Construction of cobalt sulfide/molybdenum disulfide heterostructure as the anode material for sodium ion batteries

Molybdenum disulfide has been considered as an ideal candidate anode material for alkali-ion batteries because of its unique layered structure as well as considerable theoretical capacity. However, poor electronic conductivity and large volume expansion in the repeatedly charging/discharging process impede its practical application. In this work, we fabricate a cobalt sulfide/molybdenum disulfide-based anode material with a heterostructure for sodium-ion batteries (SIBs), which can be constructed by combining a one-pot hydrothermal route with a solid-state sulfidation step.

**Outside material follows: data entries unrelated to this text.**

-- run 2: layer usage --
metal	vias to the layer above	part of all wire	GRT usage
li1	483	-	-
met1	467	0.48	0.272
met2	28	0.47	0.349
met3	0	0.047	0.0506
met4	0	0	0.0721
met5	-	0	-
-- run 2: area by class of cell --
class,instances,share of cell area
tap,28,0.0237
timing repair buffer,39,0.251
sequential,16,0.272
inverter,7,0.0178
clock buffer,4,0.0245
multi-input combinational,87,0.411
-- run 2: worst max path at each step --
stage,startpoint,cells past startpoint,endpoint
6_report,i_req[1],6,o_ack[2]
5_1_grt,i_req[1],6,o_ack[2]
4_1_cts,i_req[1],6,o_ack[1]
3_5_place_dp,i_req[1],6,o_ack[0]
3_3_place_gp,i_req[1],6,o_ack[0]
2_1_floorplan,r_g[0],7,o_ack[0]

Compared with the anodes based on pure cobalt sulfide and pure molybdenum disulfide materials, the cobalt sulfide/molybdenum disulfide-based one displays superior cycling stability (e.g., 510.9 mAh g⁻¹ @1 A g⁻¹ at the 1000th cycle), and an extraordinary rate performance (341 mAh g⁻¹ @10 A g⁻¹). The material characterizations show that the obtained cobalt sulfide/molybdenum disulfide material has abundance mesopores. The kinetics analysis further confirms the decreasing of charge transfer resistance and the increasing of sodium ions diffusion coefficient with the cycling for this material. As a result, the reasonable design of the cobalt sulfide/molybdenum disulfide heterostructure can provide abundant active sites for the storage of sodium ions and facilitate surface capacity-controlling behavior. This work offers useful insights into the utilization of those heterostructured materials for SIBs.